**src/rtl/z80_bus_ctrl_pkg.sv**
```systemverilog
// Shared constants, types and helpers for the Z80 bus controller.
// Imported by the interface, the clock generator and the top level.
package z80_bus_ctrl_pkg;

  localparam int unsigned DefNumIo       = 3;
  localparam logic [7:0]  DefIoBase      = 8'h80;
  localparam int unsigned DefIoSpanLog2  = 3;
  localparam logic [7:0]  DefMapBase     = 8'hF0;
  localparam int unsigned DefPageBits    = 4;
  localparam int unsigned DefRomAWidth   = 13;
  localparam int unsigned DefClkDiv      = 5;
  localparam int unsigned DefClkLo       = 2;
  localparam int unsigned DefWaitCycles  = 1;

  // Offsets from MAP_BASE: 0..3 are page registers, 4 is ROM control.
  localparam int unsigned MapNumPages    = 4;
  localparam logic [7:0]  MapOffRomCtl   = 8'd4;
  localparam logic [7:0]  MapNumPorts    = 8'd5;

  typedef enum logic [1:0] {
    StIdle,
    StWait,
    StHold
  } wait_st_e;

  function automatic int unsigned pa_width(input int unsigned page_bits);
    return 14 + page_bits;
  endfunction

  function automatic logic [7:0] io_chan_base(input logic [7:0]  base,
                                              input int unsigned span_log2,
                                              input int unsigned idx);
    return base + 8'(idx << span_log2);
  endfunction

endpackage

```
**src/rtl/z80_bus_ctrl_if.sv**
```systemverilog
// Z80 CPU bus as seen by the bus controller: address/data/strobes in,
// read data, wait and the generated CPU clock out.
interface z80_bus_ctrl_if;
  import z80_bus_ctrl_pkg::*;

  logic [15:0] cpu_a;
  logic [7:0]  cpu_dout;
  logic        mreq_n;
  logic        iorq_n;
  logic        rd_n;
  logic        wr_n;
  logic [7:0]  cpu_din;
  logic        wait_n;
  logic        cpu_clk;

  modport master (
    output cpu_a, cpu_dout, mreq_n, iorq_n, rd_n, wr_n,
    input  cpu_din, wait_n, cpu_clk
  );

  modport slave (
    input  cpu_a, cpu_dout, mreq_n, iorq_n, rd_n, wr_n,
    output cpu_din, wait_n, cpu_clk
  );
endinterface

```
**src/rtl/z80_clk_gen.sv**
```systemverilog
// Divides the system clock into a registered CPU clock and flags the
// system-clock edge on which the CPU clock will rise.
module z80_clk_gen
  import z80_bus_ctrl_pkg::*;
#(
  parameter int unsigned CLK_DIV = DefClkDiv,
  parameter int unsigned CLK_LO  = DefClkLo
) (
  input  logic i_clk,
  input  logic i_reset,
  output logic o_cpu_clk,
  output logic o_rise
);

  localparam int unsigned CW = $clog2(CLK_DIV);
  localparam logic [CW-1:0] LastCnt = CW'(CLK_DIV - 1);
  localparam logic [CW-1:0] LoCnt   = CW'(CLK_LO);

  logic [CW-1:0] r_cnt;
  logic [CW-1:0] w_cnt_nxt;
  logic          r_cpu_clk;
  logic          w_high_nxt;

  always_comb begin
    w_cnt_nxt  = (r_cnt == LastCnt) ? '0 : r_cnt + 1'b1;
    w_high_nxt = (w_cnt_nxt >= LoCnt);
  end

  always_ff @(posedge i_clk or posedge i_reset) begin
    if (i_reset) begin
      r_cnt     <= '0;
      r_cpu_clk <= 1'b0;
    end else begin
      r_cnt     <= w_cnt_nxt;
      r_cpu_clk <= w_high_nxt;
    end
  end

  assign o_cpu_clk = r_cpu_clk;
  // True during the cycle whose closing edge takes cpu_clk from 0 to 1.
  assign o_rise    = ~r_cpu_clk & w_high_nxt;

endmodule

```
**src/rtl/z80_bus_ctrl.sv**
```systemverilog
// Z80 glue: I/O and memory chip selects, 16K paging, ROM overlay,
// read-data mux and memory wait-state insertion.
module z80_bus_ctrl
  import z80_bus_ctrl_pkg::*;
#(
  parameter int unsigned NUM_IO       = DefNumIo,
  parameter logic [7:0]  IO_BASE      = DefIoBase,
  parameter int unsigned IO_SPAN_LOG2 = DefIoSpanLog2,
  parameter logic [7:0]  MAP_BASE     = DefMapBase,
  parameter int unsigned PAGE_BITS    = DefPageBits,
  parameter int unsigned ROM_A_WIDTH  = DefRomAWidth,
  parameter int unsigned CLK_DIV      = DefClkDiv,
  parameter int unsigned CLK_LO       = DefClkLo,
  parameter int unsigned WAIT_CYCLES  = DefWaitCycles,
  localparam int unsigned PA_W        = pa_width(PAGE_BITS)
) (
  input  logic                  i_clk,
  input  logic                  i_reset,
  z80_bus_ctrl_if.slave         bus,
  output logic [PA_W-1:0]       o_phys_a,
  output logic                  o_rom_cs_n,
  output logic                  o_ram_cs_n,
  output logic [NUM_IO-1:0]     o_io_cs_n,
  input  logic [7:0]            i_rom_dout,
  input  logic [7:0]            i_ram_dout,
  input  logic [NUM_IO*8-1:0]   i_io_dout
);

  localparam int unsigned WW = (WAIT_CYCLES > 1) ? $clog2(WAIT_CYCLES) : 1;
  localparam logic [WW-1:0] WaitLast = WW'((WAIT_CYCLES > 0) ? WAIT_CYCLES - 1 : 0);

  logic                 w_rise;
  logic [PAGE_BITS-1:0] r_page [MapNumPages];
  logic                 r_rom_en;
  logic                 r_iow_q;
  logic                 r_mem_q;
  wait_st_e             r_state, w_state_nxt;
  logic [WW-1:0]        r_wcnt, w_wcnt_nxt;

  logic                 w_io_cyc, w_iow, w_iow_start;
  logic [7:0]           w_map_off;
  logic                 w_map_port, w_map_rd;
  logic [7:0]           w_map_data;
  logic                 w_mem, w_mem_fall, w_rom_sel;
  logic [NUM_IO-1:0]    w_io_sel;
  logic [7:0]           w_din;
  logic                 w_unused_dout;

  z80_clk_gen #(
    .CLK_DIV (CLK_DIV),
    .CLK_LO  (CLK_LO)
  ) u_clk_gen (
    .i_clk     (i_clk),
    .i_reset   (i_reset),
    .o_cpu_clk (bus.cpu_clk),
    .o_rise    (w_rise)
  );

  // Address decode
  always_comb begin
    w_io_cyc    = ~bus.iorq_n & (~bus.rd_n | ~bus.wr_n);
    w_iow       = ~bus.iorq_n & ~bus.wr_n;
    w_iow_start = w_iow & ~r_iow_q;
    w_map_off   = bus.cpu_a[7:0] - MAP_BASE;
    w_map_port  = (w_map_off < MapNumPorts);
    w_map_rd    = ~bus.iorq_n & ~bus.rd_n & w_map_port;
    w_mem       = ~bus.mreq_n;
    w_mem_fall  = w_mem & ~r_mem_q;
    w_rom_sel   = r_rom_en && (bus.cpu_a[15:ROM_A_WIDTH] == '0);

    w_io_sel = '0;
    for (int unsigned i = 0; i < NUM_IO; i++) begin
      // A map port shadows any I/O channel that overlaps it.
      if (w_io_cyc && !w_map_port &&
          ((bus.cpu_a[7:0] >> IO_SPAN_LOG2) ==
           (io_chan_base(IO_BASE, IO_SPAN_LOG2, i) >> IO_SPAN_LOG2))) begin
        w_io_sel[i] = 1'b1;
      end
    end

    if (w_map_off == MapOffRomCtl) begin
      w_map_data = {7'b0, ~r_rom_en};
    end else begin
      w_map_data = 8'(r_page[w_map_off[1:0]]);
    end
  end

  // Read mux, assigned from lowest to highest priority
  always_comb begin
    w_din = 8'hFF;
    if (w_mem && !w_rom_sel) w_din = i_ram_dout;
    if (w_mem && w_rom_sel)  w_din = i_rom_dout;
    if (w_map_rd)            w_din = w_map_data;
    for (int i = int'(NUM_IO) - 1; i >= 0; i--) begin
      if (w_io_sel[i]) w_din = i_io_dout[8*i +: 8];
    end
  end

  always_ff @(posedge i_clk or posedge i_reset) begin
    if (i_reset) begin
      for (int unsigned n = 0; n < MapNumPages; n++) begin
        r_page[n] <= PAGE_BITS'(n);
      end
      r_rom_en <= 1'b1;
      r_iow_q  <= 1'b0;
    end else begin
      r_iow_q <= w_iow;
      if (w_iow_start && w_map_port) begin
        if (w_map_off == MapOffRomCtl) begin
          r_rom_en <= ~bus.cpu_dout[0];
        end else begin
          r_page[w_map_off[1:0]] <= bus.cpu_dout[PAGE_BITS-1:0];
        end
      end
    end
  end

  // Wait-state FSM
  always_ff @(posedge i_clk or posedge i_reset) begin
    if (i_reset) begin
      r_state <= StIdle;
      r_wcnt  <= '0;
      r_mem_q <= 1'b0;
    end else begin
      r_state <= w_state_nxt;
      r_wcnt  <= w_wcnt_nxt;
      r_mem_q <= w_mem;
    end
  end

  always_comb begin
    w_state_nxt = r_state;
    w_wcnt_nxt  = r_wcnt;
    unique case (r_state)
      StIdle: begin
        if (w_mem_fall && (WAIT_CYCLES != 0)) begin
          w_state_nxt = StWait;
          w_wcnt_nxt  = '0;
        end
      end
      StWait: begin
        if (!w_mem) begin
          w_state_nxt = StIdle;
        end else if (w_rise) begin
          if (r_wcnt == WaitLast) w_state_nxt = StHold;
          else                    w_wcnt_nxt  = r_wcnt + 1'b1;
        end
      end
      StHold: begin
        if (!w_mem) w_state_nxt = StIdle;
      end
      default: w_state_nxt = StIdle;
    endcase
  end

  assign bus.wait_n    = (r_state != StWait);
  assign bus.cpu_din   = w_din;
  assign o_phys_a      = {r_page[bus.cpu_a[15:14]], bus.cpu_a[13:0]};
  assign o_rom_cs_n    = ~(w_mem & w_rom_sel);
  assign o_ram_cs_n    = ~(w_mem & ~w_rom_sel);
  assign o_io_cs_n     = ~w_io_sel;
  assign w_unused_dout = ^bus.cpu_dout;

endmodule
```
**src/flat_wrapper.sv**
```systemverilog
// flat-port wrapper written by rule: the top's interface ports become plain ports
module z80_bus_ctrl_flat import z80_bus_ctrl_pkg::*;
#(
  parameter int unsigned NUM_IO       = DefNumIo,
  parameter logic [7:0]  IO_BASE      = DefIoBase,
  parameter int unsigned IO_SPAN_LOG2 = DefIoSpanLog2,
  parameter logic [7:0]  MAP_BASE     = DefMapBase,
  parameter int unsigned PAGE_BITS    = DefPageBits,
  parameter int unsigned ROM_A_WIDTH  = DefRomAWidth,
  parameter int unsigned CLK_DIV      = DefClkDiv,
  parameter int unsigned CLK_LO       = DefClkLo,
  parameter int unsigned WAIT_CYCLES  = DefWaitCycles,
  localparam int unsigned PA_W        = pa_width(PAGE_BITS)
)
  (i_clk, i_reset, o_phys_a, o_rom_cs_n, o_ram_cs_n, o_io_cs_n, i_rom_dout, i_ram_dout, i_io_dout, bus_cpu_a, bus_cpu_dout, bus_mreq_n, bus_iorq_n, bus_rd_n, bus_wr_n, bus_cpu_din, bus_wait_n, bus_cpu_clk);
  z80_bus_ctrl_if bus_i ();
  input  logic i_clk;
  input  logic i_reset;
  output logic [PA_W-1:0] o_phys_a;
  output logic o_rom_cs_n;
  output logic o_ram_cs_n;
  output logic [NUM_IO-1:0] o_io_cs_n;
  input  logic [7:0] i_rom_dout;
  input  logic [7:0] i_ram_dout;
  input  logic [NUM_IO*8-1:0] i_io_dout;
  input wire logic [$bits(bus_i.cpu_a)-1:0] bus_cpu_a;
  input wire logic [$bits(bus_i.cpu_dout)-1:0] bus_cpu_dout;
  input wire logic [$bits(bus_i.mreq_n)-1:0] bus_mreq_n;
  input wire logic [$bits(bus_i.iorq_n)-1:0] bus_iorq_n;
  input wire logic [$bits(bus_i.rd_n)-1:0] bus_rd_n;
  input wire logic [$bits(bus_i.wr_n)-1:0] bus_wr_n;
  output wire logic [$bits(bus_i.cpu_din)-1:0] bus_cpu_din;
  output wire logic [$bits(bus_i.wait_n)-1:0] bus_wait_n;
  output wire logic [$bits(bus_i.cpu_clk)-1:0] bus_cpu_clk;
  assign bus_i.cpu_a = bus_cpu_a;
  assign bus_i.cpu_dout = bus_cpu_dout;
  assign bus_i.mreq_n = bus_mreq_n;
  assign bus_i.iorq_n = bus_iorq_n;
  assign bus_i.rd_n = bus_rd_n;
  assign bus_i.wr_n = bus_wr_n;
  assign bus_cpu_din = bus_i.cpu_din;
  assign bus_wait_n = bus_i.wait_n;
  assign bus_cpu_clk = bus_i.cpu_clk;
  z80_bus_ctrl #(.NUM_IO(NUM_IO), .IO_BASE(IO_BASE), .IO_SPAN_LOG2(IO_SPAN_LOG2), .MAP_BASE(MAP_BASE), .PAGE_BITS(PAGE_BITS), .ROM_A_WIDTH(ROM_A_WIDTH), .CLK_DIV(CLK_DIV), .CLK_LO(CLK_LO), .WAIT_CYCLES(WAIT_CYCLES)) u_core (.i_clk(i_clk), .i_reset(i_reset), .bus(bus_i), .o_phys_a(o_phys_a), .o_rom_cs_n(o_rom_cs_n), .o_ram_cs_n(o_ram_cs_n), .o_io_cs_n(o_io_cs_n), .i_rom_dout(i_rom_dout), .i_ram_dout(i_ram_dout), .i_io_dout(i_io_dout));
endmodule
```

========================================================================

* _TO DO_
Report every line in the data that holds "wire", copying each one.

* _RESPONSE BELOW_
  input wire logic [$bits(bus_i.cpu_a)-1:0] bus_cpu_a;
  input wire logic [$bits(bus_i.cpu_dout)-1:0] bus_cpu_dout;
  input wire logic [$bits(bus_i.mreq_n)-1:0] bus_mreq_n;
  input wire logic [$bits(bus_i.iorq_n)-1:0] bus_iorq_n;
  input wire logic [$bits(bus_i.rd_n)-1:0] bus_rd_n;
  input wire logic [$bits(bus_i.wr_n)-1:0] bus_wr_n;
  output wire logic [$bits(bus_i.cpu_din)-1:0] bus_cpu_din;
  output wire logic [$bits(bus_i.wait_n)-1:0] bus_wait_n;
  output wire logic [$bits(bus_i.cpu_clk)-1:0] bus_cpu_clk;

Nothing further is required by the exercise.